• **Work to complete**
Take the entries that follow and return exactly the lines from the one holding "drops by 2.0%." through the one holding "output logic [ADDR_W:0]", both included. Nothing else is needed.

• **Source material**
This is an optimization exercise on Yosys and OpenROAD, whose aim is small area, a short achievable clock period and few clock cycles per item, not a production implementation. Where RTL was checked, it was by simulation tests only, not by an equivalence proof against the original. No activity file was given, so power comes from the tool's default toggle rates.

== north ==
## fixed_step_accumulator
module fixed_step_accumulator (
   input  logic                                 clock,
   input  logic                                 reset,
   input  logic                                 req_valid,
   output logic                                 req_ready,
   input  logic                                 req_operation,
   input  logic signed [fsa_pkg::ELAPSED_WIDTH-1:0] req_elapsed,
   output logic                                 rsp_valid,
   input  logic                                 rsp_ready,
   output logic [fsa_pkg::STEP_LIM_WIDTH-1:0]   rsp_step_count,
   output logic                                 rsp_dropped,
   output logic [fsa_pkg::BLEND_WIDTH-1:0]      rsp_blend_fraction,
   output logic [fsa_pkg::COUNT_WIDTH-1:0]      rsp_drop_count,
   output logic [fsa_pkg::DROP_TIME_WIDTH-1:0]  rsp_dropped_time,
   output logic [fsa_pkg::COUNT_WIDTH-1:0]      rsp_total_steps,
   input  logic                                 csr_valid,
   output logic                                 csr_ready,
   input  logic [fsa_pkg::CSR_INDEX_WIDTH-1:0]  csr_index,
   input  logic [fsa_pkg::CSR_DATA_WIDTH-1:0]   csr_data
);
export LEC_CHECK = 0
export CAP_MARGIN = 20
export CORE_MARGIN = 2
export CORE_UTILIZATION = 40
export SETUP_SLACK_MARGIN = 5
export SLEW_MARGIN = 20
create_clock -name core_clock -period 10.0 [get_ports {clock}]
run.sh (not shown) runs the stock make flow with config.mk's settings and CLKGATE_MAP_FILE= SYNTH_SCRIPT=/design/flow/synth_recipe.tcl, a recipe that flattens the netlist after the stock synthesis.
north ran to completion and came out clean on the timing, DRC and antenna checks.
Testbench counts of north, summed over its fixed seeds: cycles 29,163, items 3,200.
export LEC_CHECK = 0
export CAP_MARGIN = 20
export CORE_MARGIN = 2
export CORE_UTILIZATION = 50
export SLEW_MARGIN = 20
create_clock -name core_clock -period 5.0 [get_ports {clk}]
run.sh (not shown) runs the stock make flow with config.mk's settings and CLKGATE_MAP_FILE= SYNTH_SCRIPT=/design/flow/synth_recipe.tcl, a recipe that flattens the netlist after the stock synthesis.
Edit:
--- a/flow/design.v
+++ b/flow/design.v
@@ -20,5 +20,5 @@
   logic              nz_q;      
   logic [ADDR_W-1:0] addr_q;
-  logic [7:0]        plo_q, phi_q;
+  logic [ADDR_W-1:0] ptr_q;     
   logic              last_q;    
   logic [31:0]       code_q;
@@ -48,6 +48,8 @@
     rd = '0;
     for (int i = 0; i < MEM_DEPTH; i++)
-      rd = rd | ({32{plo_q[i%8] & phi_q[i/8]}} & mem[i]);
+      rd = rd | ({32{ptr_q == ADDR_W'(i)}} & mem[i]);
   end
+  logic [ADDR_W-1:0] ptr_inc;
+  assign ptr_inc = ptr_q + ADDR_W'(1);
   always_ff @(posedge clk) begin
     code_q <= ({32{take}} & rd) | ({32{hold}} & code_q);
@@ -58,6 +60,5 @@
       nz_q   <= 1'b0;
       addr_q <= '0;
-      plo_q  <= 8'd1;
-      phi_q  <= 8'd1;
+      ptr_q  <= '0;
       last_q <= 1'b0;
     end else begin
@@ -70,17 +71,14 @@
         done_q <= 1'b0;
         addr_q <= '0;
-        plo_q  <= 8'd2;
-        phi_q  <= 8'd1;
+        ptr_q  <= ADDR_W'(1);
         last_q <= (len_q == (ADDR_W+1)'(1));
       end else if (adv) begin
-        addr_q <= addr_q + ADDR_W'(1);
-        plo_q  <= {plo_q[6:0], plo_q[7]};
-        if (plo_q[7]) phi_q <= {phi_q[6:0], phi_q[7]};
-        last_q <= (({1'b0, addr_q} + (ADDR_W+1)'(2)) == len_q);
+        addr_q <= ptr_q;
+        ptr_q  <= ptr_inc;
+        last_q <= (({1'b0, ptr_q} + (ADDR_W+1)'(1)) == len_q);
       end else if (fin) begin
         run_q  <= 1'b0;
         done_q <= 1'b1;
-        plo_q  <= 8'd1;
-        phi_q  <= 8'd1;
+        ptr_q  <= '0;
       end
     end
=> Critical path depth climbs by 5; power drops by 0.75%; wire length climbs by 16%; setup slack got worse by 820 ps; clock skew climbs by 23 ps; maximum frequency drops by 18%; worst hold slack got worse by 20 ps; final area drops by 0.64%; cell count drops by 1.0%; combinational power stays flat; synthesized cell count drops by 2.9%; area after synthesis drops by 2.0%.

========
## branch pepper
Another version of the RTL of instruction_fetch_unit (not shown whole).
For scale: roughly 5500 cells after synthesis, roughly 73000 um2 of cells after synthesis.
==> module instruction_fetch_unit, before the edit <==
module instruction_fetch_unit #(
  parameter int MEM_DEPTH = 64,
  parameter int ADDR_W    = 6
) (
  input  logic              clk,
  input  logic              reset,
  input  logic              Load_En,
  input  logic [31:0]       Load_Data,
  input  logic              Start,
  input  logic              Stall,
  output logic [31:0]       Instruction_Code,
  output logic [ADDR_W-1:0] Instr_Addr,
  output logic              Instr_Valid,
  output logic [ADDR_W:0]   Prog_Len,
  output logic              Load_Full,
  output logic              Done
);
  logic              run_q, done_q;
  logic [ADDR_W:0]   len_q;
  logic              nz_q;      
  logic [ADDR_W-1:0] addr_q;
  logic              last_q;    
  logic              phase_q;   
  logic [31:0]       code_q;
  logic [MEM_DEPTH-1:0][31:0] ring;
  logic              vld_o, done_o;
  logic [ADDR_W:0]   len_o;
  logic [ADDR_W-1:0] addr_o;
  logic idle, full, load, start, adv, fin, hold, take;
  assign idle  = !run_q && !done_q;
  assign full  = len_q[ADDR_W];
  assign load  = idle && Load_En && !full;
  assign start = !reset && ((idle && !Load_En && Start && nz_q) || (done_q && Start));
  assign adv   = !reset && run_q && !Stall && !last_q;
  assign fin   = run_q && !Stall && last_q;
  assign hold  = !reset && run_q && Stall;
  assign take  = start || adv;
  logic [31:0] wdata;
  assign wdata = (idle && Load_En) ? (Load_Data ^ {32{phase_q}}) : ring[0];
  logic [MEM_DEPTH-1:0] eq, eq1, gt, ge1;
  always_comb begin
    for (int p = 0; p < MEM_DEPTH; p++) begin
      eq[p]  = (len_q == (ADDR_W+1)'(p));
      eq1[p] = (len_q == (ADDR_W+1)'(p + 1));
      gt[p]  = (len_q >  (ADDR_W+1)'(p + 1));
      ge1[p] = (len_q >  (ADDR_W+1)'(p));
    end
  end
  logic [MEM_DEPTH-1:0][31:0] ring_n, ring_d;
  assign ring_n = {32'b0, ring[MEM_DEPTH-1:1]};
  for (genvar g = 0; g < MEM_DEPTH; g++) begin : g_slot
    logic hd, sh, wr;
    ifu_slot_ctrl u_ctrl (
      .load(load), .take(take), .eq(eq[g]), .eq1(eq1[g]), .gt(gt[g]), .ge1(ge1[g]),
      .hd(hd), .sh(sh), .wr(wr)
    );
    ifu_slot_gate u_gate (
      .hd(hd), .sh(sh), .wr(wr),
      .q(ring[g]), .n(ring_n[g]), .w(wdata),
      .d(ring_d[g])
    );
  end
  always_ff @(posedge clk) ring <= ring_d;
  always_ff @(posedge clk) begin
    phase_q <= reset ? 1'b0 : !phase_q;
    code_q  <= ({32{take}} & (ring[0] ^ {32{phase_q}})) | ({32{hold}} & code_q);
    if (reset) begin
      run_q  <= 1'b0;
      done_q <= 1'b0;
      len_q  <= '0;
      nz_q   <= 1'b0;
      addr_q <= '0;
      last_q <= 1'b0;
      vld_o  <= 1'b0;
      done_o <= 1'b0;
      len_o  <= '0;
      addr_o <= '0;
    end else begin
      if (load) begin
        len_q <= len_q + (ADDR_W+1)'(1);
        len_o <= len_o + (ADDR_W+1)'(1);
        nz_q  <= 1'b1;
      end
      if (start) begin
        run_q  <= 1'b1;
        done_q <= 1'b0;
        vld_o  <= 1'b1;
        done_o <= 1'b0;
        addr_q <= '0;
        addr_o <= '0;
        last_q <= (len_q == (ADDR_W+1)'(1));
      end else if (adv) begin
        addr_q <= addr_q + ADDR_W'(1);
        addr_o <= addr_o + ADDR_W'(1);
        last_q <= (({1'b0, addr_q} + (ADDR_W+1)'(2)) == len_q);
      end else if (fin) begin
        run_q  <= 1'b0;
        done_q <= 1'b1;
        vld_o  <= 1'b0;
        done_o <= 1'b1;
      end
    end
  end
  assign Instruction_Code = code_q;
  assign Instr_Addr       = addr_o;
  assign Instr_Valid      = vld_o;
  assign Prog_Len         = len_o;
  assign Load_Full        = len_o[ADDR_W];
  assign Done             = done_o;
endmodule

• **Task output**
=> Critical path depth climbs by 5; power drops by 0.75%; wire length climbs by 16%; setup slack got worse by 820 ps; clock skew climbs by 23 ps; maximum frequency drops by 18%; worst hold slack got worse by 20 ps; final area drops by 0.64%; cell count drops by 1.0%; combinational power stays flat; synthesized cell count drops by 2.9%; area after synthesis drops by 2.0%.

========
## branch pepper
Another version of the RTL of instruction_fetch_unit (not shown whole).
For scale: roughly 5500 cells after synthesis, roughly 73000 um2 of cells after synthesis.
==> module instruction_fetch_unit, before the edit <==
module instruction_fetch_unit #(
  parameter int MEM_DEPTH = 64,
  parameter int ADDR_W    = 6
) (
  input  logic              clk,
  input  logic              reset,
  input  logic              Load_En,
  input  logic [31:0]       Load_Data,
  input  logic              Start,
  input  logic              Stall,
  output logic [31:0]       Instruction_Code,
  output logic [ADDR_W-1:0] Instr_Addr,
  output logic              Instr_Valid,
  output logic [ADDR_W:0]   Prog_Len,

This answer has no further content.